Mike Puru (born 20 August 1975) is a New Zealand TV host and former radio DJ. While previously working at radio station The Edge from 1995 until 2015, Puru then hosted the first two seasons of The Bachelor New Zealand on Three. Along with Mel Homer, , he co-hosted the morning television show The Cafe from 2016 until May 2020.

Mike also hosts the afternoon show on The Hits radio station with Stacey Morrison and Anika Moa.

Early life 
On 20 August 1975, Mike Puru was born in Gore, New Zealand. His family lived in the small town of Waikoikoi, New Zealand until he was nine years old. Puru attended St Peter's College in Gore from 1987 to 1993.

Early career and education 
Puru started working in radio and television after he finished high school in 1993. Puru set up an hour-long radio show for St Peter's College to present weekly events from Invercargill.

Mike also had involvement with the Gore Operatic Society and he played the lead role in West Otago Theatrical Society production of Joseph.

During his final year at St Peter's College, Puru became head boy, and then left to pursue his career in radio and television by attending NZ Broadcasting School. He later moved to Hamilton for seven years and then to Auckland.

Career 
From 1995 until 2015, Puru was one of the radio DJs for the New Zealand radio station The Edge.

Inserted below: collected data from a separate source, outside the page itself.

<file path="design/flow/run.sh">
#!/bin/bash
# the make line also repeats each setting of config.mk as NAME=value (left out here)
make -C /OpenROAD-flow-scripts/flow DESIGN_CONFIG=/design/flow/config.mk WORK_HOME=/design/flow/orfs CLKGATE_MAP_FILE= finish
</file>
<file path="design/flow/config.mk">
export PLATFORM = sky130hd
export DESIGN_NAME = alpacacorn
export DESIGN_NICKNAME = alpacacorn
export VERILOG_FILES = /design/flow/design.v
export SDC_FILE = /design/flow/constraint.sdc
export NUM_CORES = 4
export LEC_CHECK = 0
export ABC_AREA = 1
export CAP_MARGIN = 20
export CELL_PAD_IN_SITES_DETAIL_PLACEMENT = 1
export CORE_ASPECT_RATIO = 1.62
export CORE_MARGIN = 2
export CORE_UTILIZATION = 27
export CTS_CLUSTER_DIAMETER = 291
export CTS_CLUSTER_SIZE = 98
export PLACE_DENSITY_LB_ADDON = 0.11
export SLEW_MARGIN = 20
export TNS_END_PERCENT = 15
</file>
<file path="design/flow/constraint.sdc">
create_clock -name core_clock -period 1.95 [get_ports {clk_i}]
set_input_delay 0.3900 -clock core_clock [delete_from_list [all_inputs] [get_ports {clk_i}]]
set_output_delay 0.3900 -clock core_clock [all_outputs]
set_load 0.01 [all_outputs]
</file>
<file path="design/flow/design.v">
module ctr #(
	parameter ADR_WIDTH = 6
)(
	input wire clk_i,
	input wire rst_i,
	input wire carry_i,
	input wire [2-1:0] op_i,
	output reg [1-1:0] ctr_marmux_o,
	output reg [2-1:0] ctr_carrymux_o,
	output reg ctr_pc_reg_en_o,
	output reg ctr_a_reg_en_o,
	output reg ctr_mar_reg_en_o,
	output reg ctr_d_reg_en_o,
	output reg ctr_we_o,
	output reg [2-1:0] ctr_aluop_o
);
	localparam STATE_WIDTH = 12;
	localparam [STATE_WIDTH-1:0]
		s_fi	=	12'b000_000_000_001,
		s_rm	=	12'b000_000_000_010,
		s_nf	=	12'b000_000_000_100,
		s_nc	=	12'b000_000_001_000,
		s_af	=	12'b000_000_010_000,
		s_ac	=	12'b000_000_100_000,
		s_jc	=	12'b000_001_000_000,
		s_sw	=	12'b000_010_000_000,
		s_pm	=	12'b000_100_000_000,
		s_nw	=	12'b001_000_000_000,
		s_aw	=	12'b010_000_000_000,
		s_fw	=	12'b100_000_000_000;
	reg [STATE_WIDTH-1:0] current, next;
	always @(posedge clk_i) begin:sequential
		if (rst_i) begin
			current <= s_fi;
		end else begin
			current <= next;
		end
	end
	always @* begin:combnext
	case (current)
		s_fi:
			next = s_fw;
		s_fw:
			next = s_rm;
		s_rm:
			case (op_i)
				2'b00 : begin
					next = s_nf;
				end
				2'b01 : begin
					next = s_af;
				end
				2'b10 : begin
					next = s_sw;
				end
				2'b11 : begin
					if (carry_i) begin
						next = s_jc;
					end else begin
						next = s_fi;
					end
				end
				default:
					next = s_fi;
			endcase
		s_nf:
			next = s_nw;
                s_nw:
                        next = s_nc;
		s_nc:
			next = s_pm;
		s_af:
			next = s_aw;
                s_aw:
                        next = s_ac;
		s_ac:
			next = s_pm;
		s_jc:
			next = s_pm;
		s_sw:
			next = s_pm;
		s_pm:
			next = s_fi;
		default:
			next = s_fi;
	endcase
	end
	always @* begin:combout
	case(current)
		s_fi:
		begin
			ctr_pc_reg_en_o = 1'b1;
			ctr_marmux_o = 1'b1;
			ctr_mar_reg_en_o = 1'b0;
			ctr_aluop_o = 2'b01;
			ctr_a_reg_en_o = 1'b0;
			ctr_we_o = 1'b0;
			ctr_d_reg_en_o = 1'b0;
			ctr_carrymux_o = 2'b00;
		end
		s_fw:
		begin
			ctr_pc_reg_en_o = 1'b1;
			ctr_marmux_o = 1'b1;
			ctr_mar_reg_en_o = 1'b0;
			ctr_aluop_o = 2'b01;
			ctr_a_reg_en_o = 1'b0;
			ctr_we_o = 1'b0;
			ctr_d_reg_en_o = 1'b1;
			ctr_carrymux_o = 2'b00;
		end
		s_rm:
		begin
			ctr_pc_reg_en_o = 1'b0;
			ctr_marmux_o = 1'b0;
			ctr_mar_reg_en_o = 1'b1;
			ctr_aluop_o = 2'b01;
			ctr_a_reg_en_o = 1'b0;
			ctr_we_o = 1'b0;
			ctr_d_reg_en_o = 1'b0;
			ctr_carrymux_o = 2'b00;
		end
		s_nf:
		begin
			ctr_pc_reg_en_o = 1'b0;
			ctr_marmux_o = 1'b1;
			ctr_mar_reg_en_o = 1'b0;
			ctr_aluop_o = 2'b01;
			ctr_a_reg_en_o = 1'b0;
			ctr_we_o = 1'b0;
			ctr_d_reg_en_o = 1'b0;
			ctr_carrymux_o = 2'b00;
		end
		s_nw:
		begin
			ctr_pc_reg_en_o = 1'b0;
			ctr_marmux_o = 1'b1;
			ctr_mar_reg_en_o = 1'b0;
			ctr_aluop_o = 2'b01;
			ctr_a_reg_en_o = 1'b0;
			ctr_we_o = 1'b0;
			ctr_d_reg_en_o = 1'b1;
			ctr_carrymux_o = 2'b00;
		end
		s_nc:
		begin
			ctr_pc_reg_en_o = 1'b0;
			ctr_marmux_o = 1'b1;
			ctr_mar_reg_en_o = 1'b0;
			ctr_aluop_o = 2'b00;
			ctr_a_reg_en_o = 1'b1;
			ctr_we_o = 1'b0;
			ctr_d_reg_en_o = 1'b0;
			ctr_carrymux_o = 2'b01;
		end
		s_af:
		begin
			ctr_pc_reg_en_o = 1'b0;
			ctr_marmux_o = 1'b1;
			ctr_mar_reg_en_o = 1'b0;
			ctr_aluop_o = 2'b01;
			ctr_a_reg_en_o = 1'b0;
			ctr_we_o = 1'b0;
			ctr_d_reg_en_o = 1'b0;
			ctr_carrymux_o = 2'b00;
		end
		s_aw:
		begin
			ctr_pc_reg_en_o = 1'b0;
			ctr_marmux_o = 1'b1;
			ctr_mar_reg_en_o = 1'b0;
			ctr_aluop_o = 2'b01;
			ctr_a_reg_en_o = 1'b0;
			ctr_we_o = 1'b0;
			ctr_d_reg_en_o = 1'b1;
			ctr_carrymux_o = 2'b00;
		end
		s_ac:
		begin
			ctr_pc_reg_en_o = 1'b0;
			ctr_marmux_o = 1'b1;
			ctr_mar_reg_en_o = 1'b0;
			ctr_aluop_o = 2'b01;
			ctr_a_reg_en_o = 1'b1;
			ctr_we_o = 1'b0;
			ctr_d_reg_en_o = 1'b0;
			ctr_carrymux_o = 2'b01;
		end
		s_jc:
		begin
			ctr_pc_reg_en_o = 1'b0;
			ctr_marmux_o = 1'b1;
			ctr_mar_reg_en_o = 1'b0;
			ctr_aluop_o = 2'b01;
			ctr_a_reg_en_o = 1'b0;
			ctr_we_o = 1'b0;
			ctr_d_reg_en_o = 1'b0;
			ctr_carrymux_o = 2'b10;
		end
		s_sw:
		begin
			ctr_pc_reg_en_o = 1'b0;
			ctr_marmux_o = 1'b1;
			ctr_mar_reg_en_o = 1'b0;
			ctr_aluop_o = 2'b01;
			ctr_a_reg_en_o = 1'b0;
			ctr_we_o = 1'b1;
			ctr_d_reg_en_o = 1'b0;
			ctr_carrymux_o = 2'b00;
		end
		s_pm:
		begin
			ctr_pc_reg_en_o = 1'b0;
			ctr_marmux_o = 1'b1;
			ctr_mar_reg_en_o = 1'b1;
			ctr_aluop_o = 2'b01;
			ctr_a_reg_en_o = 1'b0;
			ctr_we_o = 1'b0;
			ctr_d_reg_en_o = 1'b0;
			ctr_carrymux_o = 2'b00;
		end
		default:
		begin
			ctr_pc_reg_en_o = 1'b0;
			ctr_marmux_o = 1'b1;
			ctr_mar_reg_en_o = 1'b1;
			ctr_aluop_o = 2'b01;
			ctr_a_reg_en_o = 1'b0;
			ctr_we_o = 1'b0;
			ctr_d_reg_en_o = 1'b0;
			ctr_carrymux_o = 2'b00;
		end
	endcase
	end
endmodule
module adr #(
	parameter ADR_WIDTH = 6
)(
	input wire clk_i,
	input wire rst_i,
	input wire [ADR_WIDTH-1:0] adr_i,
	input wire [1-1:0] ctr_marmux_i,
	input wire ctr_mar_reg_en_i,
	input wire ctr_pc_reg_en_i,
	output wire [ADR_WIDTH-1:0] adr_o
);
	reg [ADR_WIDTH-1:0] mar_reg;
	reg [ADR_WIDTH-1:0] mar_reg_next;
	reg [ADR_WIDTH-1:0] pc_reg;
	reg [ADR_WIDTH-1:0] pc_reg_next;
	always @(posedge clk_i) begin:seq
		if (rst_i) begin
			pc_reg <= 0;
			mar_reg <= 0;
		end else begin
			if (ctr_pc_reg_en_i) begin
				pc_reg <= pc_reg_next;
			end
			if (ctr_mar_reg_en_i) begin
				mar_reg <= mar_reg_next;
			end
		end
	end
	always @* begin:comb
		pc_reg_next = mar_reg + 1'd1;
		case (ctr_marmux_i)
			1'b0 : begin
				mar_reg_next = adr_i;
			end
			1'b1 : begin
				mar_reg_next = pc_reg;
			end
			default:
				mar_reg_next = pc_reg;
		endcase
	end
	assign adr_o = mar_reg;
endmodule
module dat #(
	parameter DATA_WIDTH = 8
)(
	input wire clk_i,
	input wire rst_i,
	input wire [DATA_WIDTH-1:0] data_i,
	input wire [2-1:0] ctr_aluop_i,
	input wire ctr_a_reg_en_i,
	input wire [2-1:0] ctr_carrymux_i,
	output wire carry_o,
	output wire [DATA_WIDTH-1:0] data_o
);
	reg [DATA_WIDTH-1:0] a_reg;
	reg [DATA_WIDTH-1:0] a_reg_next;
	reg carry_reg;
	reg carry_next;
	reg carry_alu;
	always @(posedge clk_i) begin:seq
		if (rst_i) begin
			a_reg <= 0;
			carry_reg <= 0;
		end else begin
			if (ctr_a_reg_en_i) begin
				a_reg <= a_reg_next;
			end
			carry_reg <= carry_next;
		end
	end
	always @* begin:comb
		case (ctr_aluop_i)
			2'b00 : begin
				{carry_alu, a_reg_next} =
					{1'b0, ~(a_reg | data_i)};
			end
			2'b01 : begin
				{carry_alu, a_reg_next} =
					a_reg + data_i;
			end
			2'b11 : begin
				{carry_alu, a_reg_next} = {1'b0, a_reg};
			end
			2'b10 : begin
				{carry_alu, a_reg_next} = {carry_reg, a_reg};
			end
			default:
				{carry_alu, a_reg_next} = {carry_reg, a_reg};
		endcase
		case (ctr_carrymux_i)
			2'b00 : begin
				carry_next = carry_reg;
			end
			2'b01 : begin
				carry_next = carry_alu;
			end
			2'b10 : begin
				carry_next = 0;
			end
			default:
				carry_next = carry_reg;
		endcase
	end
	assign data_o = a_reg;
	assign carry_o = carry_reg;
endmodule
module alpacacorn #(
	parameter ADR_WIDTH = 6,
	parameter DATA_WIDTH = 8
)(
	input wire clk_i,
	input wire rst_i,
	input wire [DATA_WIDTH-1:0] data_i,
	output wire [DATA_WIDTH-1:0] data_o,
	output wire [ADR_WIDTH-1:0] adr_o,
	output wire we_o
);
	wire carry_dat_ctr;
	wire [2-1:0] ctr_carrymux_ctr_dat;
	wire ctr_a_reg_en_ctr_dat;
	wire [1-1:0] ctr_marmux_ctr_adr;
	wire ctr_mar_reg_en_ctr_adr;
	wire ctr_pc_reg_en_ctr_adr;
	wire ctr_d_reg_en;
	wire [2-1:0] ctr_aluop_ctr_dat;
	reg [DATA_WIDTH-1:0] d_reg;
	always @(posedge clk_i) begin:seq
		if (rst_i) begin
			d_reg <= 0;
		end else begin
			if (ctr_d_reg_en) begin
				d_reg <= data_i;
			end
		end
	end
	ctr #(
		.ADR_WIDTH(ADR_WIDTH)
	) i_ctr (
		.clk_i(clk_i),
		.rst_i(rst_i),
		.carry_i(carry_dat_ctr),
		.op_i(d_reg[DATA_WIDTH-1:DATA_WIDTH-2]),
		.ctr_marmux_o(ctr_marmux_ctr_adr),
		.ctr_carrymux_o(ctr_carrymux_ctr_dat),
		.ctr_a_reg_en_o(ctr_a_reg_en_ctr_dat),
		.ctr_d_reg_en_o(ctr_d_reg_en),
		.ctr_mar_reg_en_o(ctr_mar_reg_en_ctr_adr),
		.ctr_pc_reg_en_o(ctr_pc_reg_en_ctr_adr),
		.ctr_aluop_o(ctr_aluop_ctr_dat),
		.ctr_we_o(we_o)
	);
	adr #(
		.ADR_WIDTH(ADR_WIDTH)
	) i_adr (
		.clk_i(clk_i),
		.rst_i(rst_i),
		.adr_i(d_reg[ADR_WIDTH-1:0]),
		.ctr_marmux_i(ctr_marmux_ctr_adr),
		.ctr_mar_reg_en_i(ctr_mar_reg_en_ctr_adr),
		.ctr_pc_reg_en_i(ctr_pc_reg_en_ctr_adr),
		.adr_o(adr_o)
	);
	dat #(
		.DATA_WIDTH(DATA_WIDTH)
	) i_dat (
		.clk_i(clk_i),
		.rst_i(rst_i),
		.data_i(d_reg),
		.ctr_aluop_i(ctr_aluop_ctr_dat),
		.ctr_carrymux_i(ctr_carrymux_ctr_dat),
		.ctr_a_reg_en_i(ctr_a_reg_en_ctr_dat),
		.carry_o(carry_dat_ctr),
		.data_o(data_o)
	);
endmodule
</file>
==> results of run 1 <==
[stage by stage]
step | instance area, um^2 | std cells
after floorplan | 2120 | 282
after global placement | 2460 | 390
after detailed placement | 2460 | 390
after CTS | 2620 | 397
after global routing | 2620 | 397
final | 2620 | 397
[layer usage]
layer	up-vias	wire, um
met5	-	0
met1	869	2310
met2	21	3070
li1	961	-
met4	0	104
met3	6	140
[area by class of cell]
type,count,area share [%]
multi-input combinational,182,40.2
sequential,41,31.3
timing repair buffer,29,10.6
inverter,52,7.73
clock buffer,5,4.77
tap,86,4.10
clock inverter,2,1.34
==> impl_metrics.ini, run 1 <==
; implementation run metrics
[status]
outcome = timing/DRC/antenna clean

[die]
rows = 41
floorplanUtilization_pct = 27.5
design.portCount = 25
design.die.area_um2 = 8580
core_area_um2 = 7690
fp.dieH_um = 117
chipWidth_um = 73.6

[logic_synthesis]
syn_area_um2 = 2120
post_synth_xor_area_fraction_pct = 1.66
yosys.stat.chipArea_um2 = 2120
flip_flops_with_a_built_in_enable = 0
postSynthSeqShare_pct = 38.8
post_synth_num_cell_types = 35
syn_avg_cell_area_um2 = 7.50
synth_area_leaders = sky130_fd_sc_hd__dfxtp_1 (39%), sky130_fd_sc_hd__ha_1 (11%), sky130_fd_sc_hd__inv_1 (8.7%), sky130_fd_sc_hd__o21ai_0 (7.8%), sky130_fd_sc_hd__nand2_1 (6.9%)
synth.cellmix.simpleShare_pct = 19.7
synth.cells.most_frequent = sky130_fd_sc_hd__inv_1 (49), sky130_fd_sc_hd__dfxtp_1 (41), sky130_fd_sc_hd__nand2_1 (39)
synth_top_cell_by_area = sky130_fd_sc_hd__dfxtp_1
ys_cells = 282
syn_nets = 311
synthMostInstantiatedCell = sky130_fd_sc_hd__inv_1
asyncSetResetFlopFracSynth_pct = 0
ys.flops = 41
post_synth_inst_count = 282
yosysTopAreaCellShare_pct = 38.8
synthMuxAreaShare_pct = 0
synth_top_flop_cell = sky130_fd_sc_hd__dfxtp_1
synth.cellmix.adderShare_pct = 11.6
synth.cellmix.compoundShare_pct = 16.9
synthTopLogicFamily = simple AND/OR/NAND/NOR gates
synth-warning-count = 4

[global_route]
grt_met2_usage_pct = 25.7
global_route.usage.met3_pct = 3.28
groute.usage.overall_pct = 14.0
grt_max_degree = 20
grt_first_pass_wirelength_mm = 8.95
gr-usage-met1_pct = 15.3
antenna_found_initial = 0
grt-ovfl-total = 0
globalRoute.busiestLayer = met2
first_global_vias = 1819

[clock_network]
clock_tree.root_cell = sky130_fd_sc_hd__clkbuf_16
cts_tree = yes
clock-sinks = 41
worst_skew_pair.late_latency_ns = 0.28
cts_post_setup_buffers_inserted = 0
ctsHoldBuffers = 0
cts_repair_resizes = 0
cts.path.max_buffers = 2
clock_transition_at_the_register_clock_pins_on_the_worst_setup_and_hold_paths_after_cts_ns = 0.06
cts_made_buffers = 5
cts-htree-levels = 2

[critical_path]
critPathCapture = i_dat.a_reg[5]$_SDFFE_PP0N_
path_max_fanout = 5
setup.worst_path.start_class = flip-flop
path_cells = inv_1 > ha_1 > a21oi_1 > nand2_1 > nand3_1 > nand2_1 > nand2_1 > nand3_1 > nand2_1 > inv_1
launching_instance_or_port_of_the_critical_path = i_dat.a_reg[2]$_SDFFE_PP0N_
worst_path_largest_cell_delay_ns = 0.38
critical-path-top-delay-family = simple AND/OR/NAND/NOR gates
cp.arrival_ns = 1.92
highest_delay_cell_along_the_critical_path = sky130_fd_sc_hd__dfxtp_1
critical_path_cell_count = 10
number_of_buffers_and_inverters_on_the_critical_path = 2
setup.worst_path.class = reg -> reg
worst_setup_path_end_kind = flip-flop
setup.reg_to_reg.worst_slack_ns = 0.21
crit-reg2reg-launch = i_dat.a_reg[2]$_SDFFE_PP0N_
timing.critical_path.required_ns = 2.13
rr_endpoint = i_dat.a_reg[5]$_SDFFE_PP0N_
ff_to_ff_path_depth = 10
path_common_cell = sky130_fd_sc_hd__nand2_1

[place]
place_worst_setup_slack_ns = 0.237
place_hpwl_mm = 4.36
portbufs = 24
globalplace.congestion = 0.808

[pwr]
max-vdd-ir-drop_v = 0.000401
power_density_cells_nw_per_um2 = 794
internal-power_uw = 1580
power_uw = 2080
top_power_group = the clock network
net-switching-power_uw = 498
clockPowerShare_pct = 44.2
comb_power_uw = 246
seq_power_uw = 917
sw_frac_of_total_pct = 23.9
powerClk_uw = 920
comb_power_share_pct = 11.8
total_leakage_power_uw = 0.00114
seq_power_share_pct = 44.0

[timing]
period_used_pct = 89.0
worst-slew-pin-transition_ns = 0.482
finalCriticalPeriod_ns = 1.74
layout_setup_ws_ns = 0.215
drv_slew = 0
fmax_mhz = 576
timing.hold.ws_ns = 0.415
fin_skew_ns = 0.00303
totalNegativeSetupSlack_ns = 0
timing.final.hold_violations = 0
slew_headroom_pct = 67.8
setup_repair_after_global_routing_missed_its_margin = no
number_of_endpoints_failing_setup_at_the_final_stage = 0

[detailed_routing]
ant_nets = 0
wl_per_cell_um = 14.2
routed_wirelength_mm = 5.62
drtIter0Drc = 57
drc = 0
num_antenna_cells = 0
route.vias.total = 1857
routed_via_density = 4.68
detail_route.first_pass.iterations = 4

[cells_and_area]
syn2layout_area_growth_pct = 24.0
final-seq-area_um2 = 821
fillCellCount = 955
final_core_density_pct = 34.1
num-nets-final = 340
combGateArea_um2 = 1050

[flow_run]
maxCapViolCount = 0
stage_log_warnings = 34

[min_path]
worst_hold_path.num_cells = 2
whs_endpoint = i_ctr.current[0]$_DFF_P_
holdCritStartpoint = i_ctr.current[4]$_DFF_P_
min-delay-path-class = reg -> reg
==> inputs of run 2 (changes only) <==
ABC_AREA = 0   (was 1)
CAP_MARGIN = 40   (was 20)
CELL_PAD_IN_SITES_DETAIL_PLACEMENT = 2   (was 1)
CORE_ASPECT_RATIO = 0.68   (was 1.62)
CTS_CLUSTER_SIZE = default   (was 98)
MAX_ROUTING_LAYER = met4   (was default)
PLACE_DENSITY_LB_ADDON = 0.17   (was 0.11)
SETUP_SLACK_MARGIN = 0.55   (was default)
TNS_END_PERCENT = default   (was 15)
clock period = 2.24 ns   (was 1.95 ns; I/O delays follow)
==> run 2 against run 1 <==
  * Register-to-register slack improved by 0.11 ns
  * Worst setup slack better by 0.11 ns
  * Highest routed layer unchanged
  * Hold slack improved by 0.033 ns
  * Design area rose by 4.1%
  * Combinational power fell by about 30%
  * First-iteration DRC count fell by 58%
  * Synthesized area is 4.1% lower
  * Die area fell by 4.0%
  * Via count decreased by 7.0%
  * Largest cell class unchanged
  * Power fell by 27%
==> impl_metrics.ini, run 2 <==
; implementation run metrics
[timing]
worst-slew-pin-transition_ns = 0.544
finalCriticalPeriod_ns = 1.92
totalNegativeSetupSlack_ns = 0
slew_headroom_pct = 63.4
timing.final.hold_violations = 0
number_of_endpoints_failing_setup_at_the_final_stage = 0
fmax_mhz = 522
period_used_pct = 85.6
drv_slew = 0
fin_skew_ns = 0.00387
setup_repair_after_global_routing_missed_its_margin = yes

[pwr]
seq_power_uw = 780
sw_frac_of_total_pct = 26.1
clockPowerShare_pct = 36.9
net-switching-power_uw = 394
comb_power_uw = 173
comb_power_share_pct = 11.4
top_power_group = sequential cells
max-vdd-ir-drop_v = 0.000282
internal-power_uw = 1120
power_density_cells_nw_per_um2 = 553
seq_power_share_pct = 51.7
total_leakage_power_uw = 0.00126
powerClk_uw = 557

[critical_path]
setup.worst_path.start_class = flip-flop
cp.arrival_ns = 2.15
worst_path_largest_cell_delay_ns = 0.37
critPathCapture = i_dat.carry_reg$_SDFFE_PP0P_
highest_delay_cell_along_the_critical_path = sky130_fd_sc_hd__dfxtp_4
launching_instance_or_port_of_the_critical_path = d_reg[0]$_SDFFE_PP0P_
ff_to_ff_path_depth = 8
critical-path-top-delay-family = simple AND/OR/NAND/NOR gates
rr_endpoint = i_dat.carry_reg$_SDFFE_PP0P_
path_max_fanout = 2
setup.reg_to_reg.worst_slack_ns = 0.32
worst_setup_path_end_kind = flip-flop
timing.critical_path.required_ns = 2.47
number_of_buffers_and_inverters_on_the_critical_path = 1
critical_path_cell_count = 8
path_cells = ha_4 > inv_2 > fa_2 > and2b_2 > o2111ai_2 > and4b_1 > or3_1 > a21oi_1
setup.worst_path.class = reg -> reg
crit-reg2reg-launch = d_reg[0]$_SDFFE_PP0P_

[logic_synthesis]
synth_top_cell_by_area = sky130_fd_sc_hd__dfxtp_1
syn_area_um2 = 2030
synth.cellmix.adderShare_pct = 12.1
syn_nets = 261
synth.cells.most_frequent = sky130_fd_sc_hd__dfxtp_1 (41), sky130_fd_sc_hd__nor2_1 (40), sky130_fd_sc_hd__a21oi_1 (21)
flip_flops_with_a_built_in_enable = 0
ys.flops = 41
synth-warning-count = 4
syn_avg_cell_area_um2 = 8.75
yosys.stat.chipArea_um2 = 2030
synth_top_flop_cell = sky130_fd_sc_hd__dfxtp_1
synth.cellmix.simpleShare_pct = 18.2
post_synth_inst_count = 232
synthMuxAreaShare_pct = 7.89
synthTopLogicFamily = simple AND/OR/NAND/NOR gates
postSynthSeqShare_pct = 40.4
synth_area_leaders = sky130_fd_sc_hd__dfxtp_1 (40%), sky130_fd_sc_hd__ha_1 (11%), sky130_fd_sc_hd__mux2i_1 (7.9%), sky130_fd_sc_hd__nor2_1 (7.4%), sky130_fd_sc_hd__a21oi_1 (5.2%)
post_synth_xor_area_fraction_pct = 3.88
asyncSetResetFlopFracSynth_pct = 0
post_synth_num_cell_types = 34
synthMostInstantiatedCell = sky130_fd_sc_hd__dfxtp_1
ys_cells = 232
synth.cellmix.compoundShare_pct = 12.0
yosysTopAreaCellShare_pct = 40.4

[min_path]
min-delay-path-class = reg -> reg
worst_hold_path.num_cells = 2
holdCritStartpoint = i_ctr.current[4]$_DFF_P_
whs_endpoint = i_ctr.current[0]$_DFF_P_

[place]
place_hpwl_mm = 4.21
globalplace.congestion = 0.812
portbufs = 24
numPlacedInstances = 351

[global_route]
grt_first_pass_wirelength_mm = 9.36
first_global_vias = 1779
antenna_found_initial = 0
grt-ovfl-total = 0
grt_max_degree = 22
groute.usage.overall_pct = 15.6

[detailed_routing]
ant_nets = 0
drc = 0
detail_route.first_pass.iterations = 4
routed_wirelength_mm = 6.03
wl_per_cell_um = 16.5
routed_via_density = 4.73
num_antenna_cells = 0
drtIter0Drc = 24
route.vias.total = 1727

[die]
chipWidth_um = 109
core_area_um2 = 7380
design.portCount = 25
rows = 26
design.die.area_um2 = 8240
floorplanUtilization_pct = 27.5
fp.dieH_um = 75.5

[clock_network]
clock-sinks = 41
clock_tree.root_cell = sky130_fd_sc_hd__clkbuf_8
cts_tree = yes
cts_made_buffers = 5
worst_skew_pair.late_latency_ns = 0.29
clock_transition_at_the_register_clock_pins_on_the_worst_setup_and_hold_paths_after_cts_ns = 0.09
cts.path.max_buffers = 2
ctsHoldBuffers = 0
cts-htree-levels = 2

[status]
outcome = timing/DRC/antenna clean

[cells_and_area]
final-instance-count-excl-fill = 365
num-nets-final = 296
syn2layout_area_growth_pct = 34.6

[flow_run]
maxCapViolCount = 0
stage_log_warnings = 37
==> run 2: cell type report <==
cell class,count,area [um^2]
Timing Repair Buffer,38,380
Clock inverter,1,5.00
Multi-Input combinational cell,162,1210
Clock buffer,6,93.8
Tap cell,98,123
Sequential cell,41,848
Fill cell,812,4650
Inverter,19,71.3
==> run 2: per-layer routing <==
layer	global-route usage, %	vias up	share of wire (%)
li1	-	852	-
met1	20.4	855	49
met2	25.7	18	48
met3	2.82	2	2.3
met4	2.99	0	0.31
met5	-	-	0
==> run 2: repair_timing <==
| action | 4_1_cts | 5_1_grt |
|---|---|---|
| endpoints found under the setup margin | 13 | 19 |
| gates resized | 13 | 36 |
| hold endpoints to repair | 0 | 0 |
| pin swaps | 5 | 11 |
| setup buffers | 4 | 3 |
==> run 2: stage by stage <==
step	util [%]	setup slack (ns)	instance area, um^2	power (uW)	hold slack [ns]
2_1_floorplan	-	0.388	2050	886	0.382
3_3_place_gp	32.8	0.317	2420	950	0.412
3_5_place_dp	32.8	0.230	2420	958	0.430
4_1_cts	34.8	0.353	2570	1510	0.450
5_1_grt	37.0	0.194	2730	1590	0.463
6_report	37.0	0.323	2730	1510	0.447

In October 2012, he became one of the inaugural TV presenters on New Zealand's first, but short-lived Yesshop home shopping channel. A career highlight included interviewing Eva Longoria live on air during the Hollywood star's brief first visit to New Zealand as a guest of The Shopping Channel.

On 7 December 2015, Puru announced he was leaving The Edge, and did so officially on 11 December. He was replaced by Clinton Randell and the station's breakfast show was renamed The Jay-Jay, Dom & Randell Show.

In 2016 Puru continued as host for the second season of The Bachelor, but was not selected to host its third season.
He was co-host of Three's morning show The Cafe from 2016 until May 2020.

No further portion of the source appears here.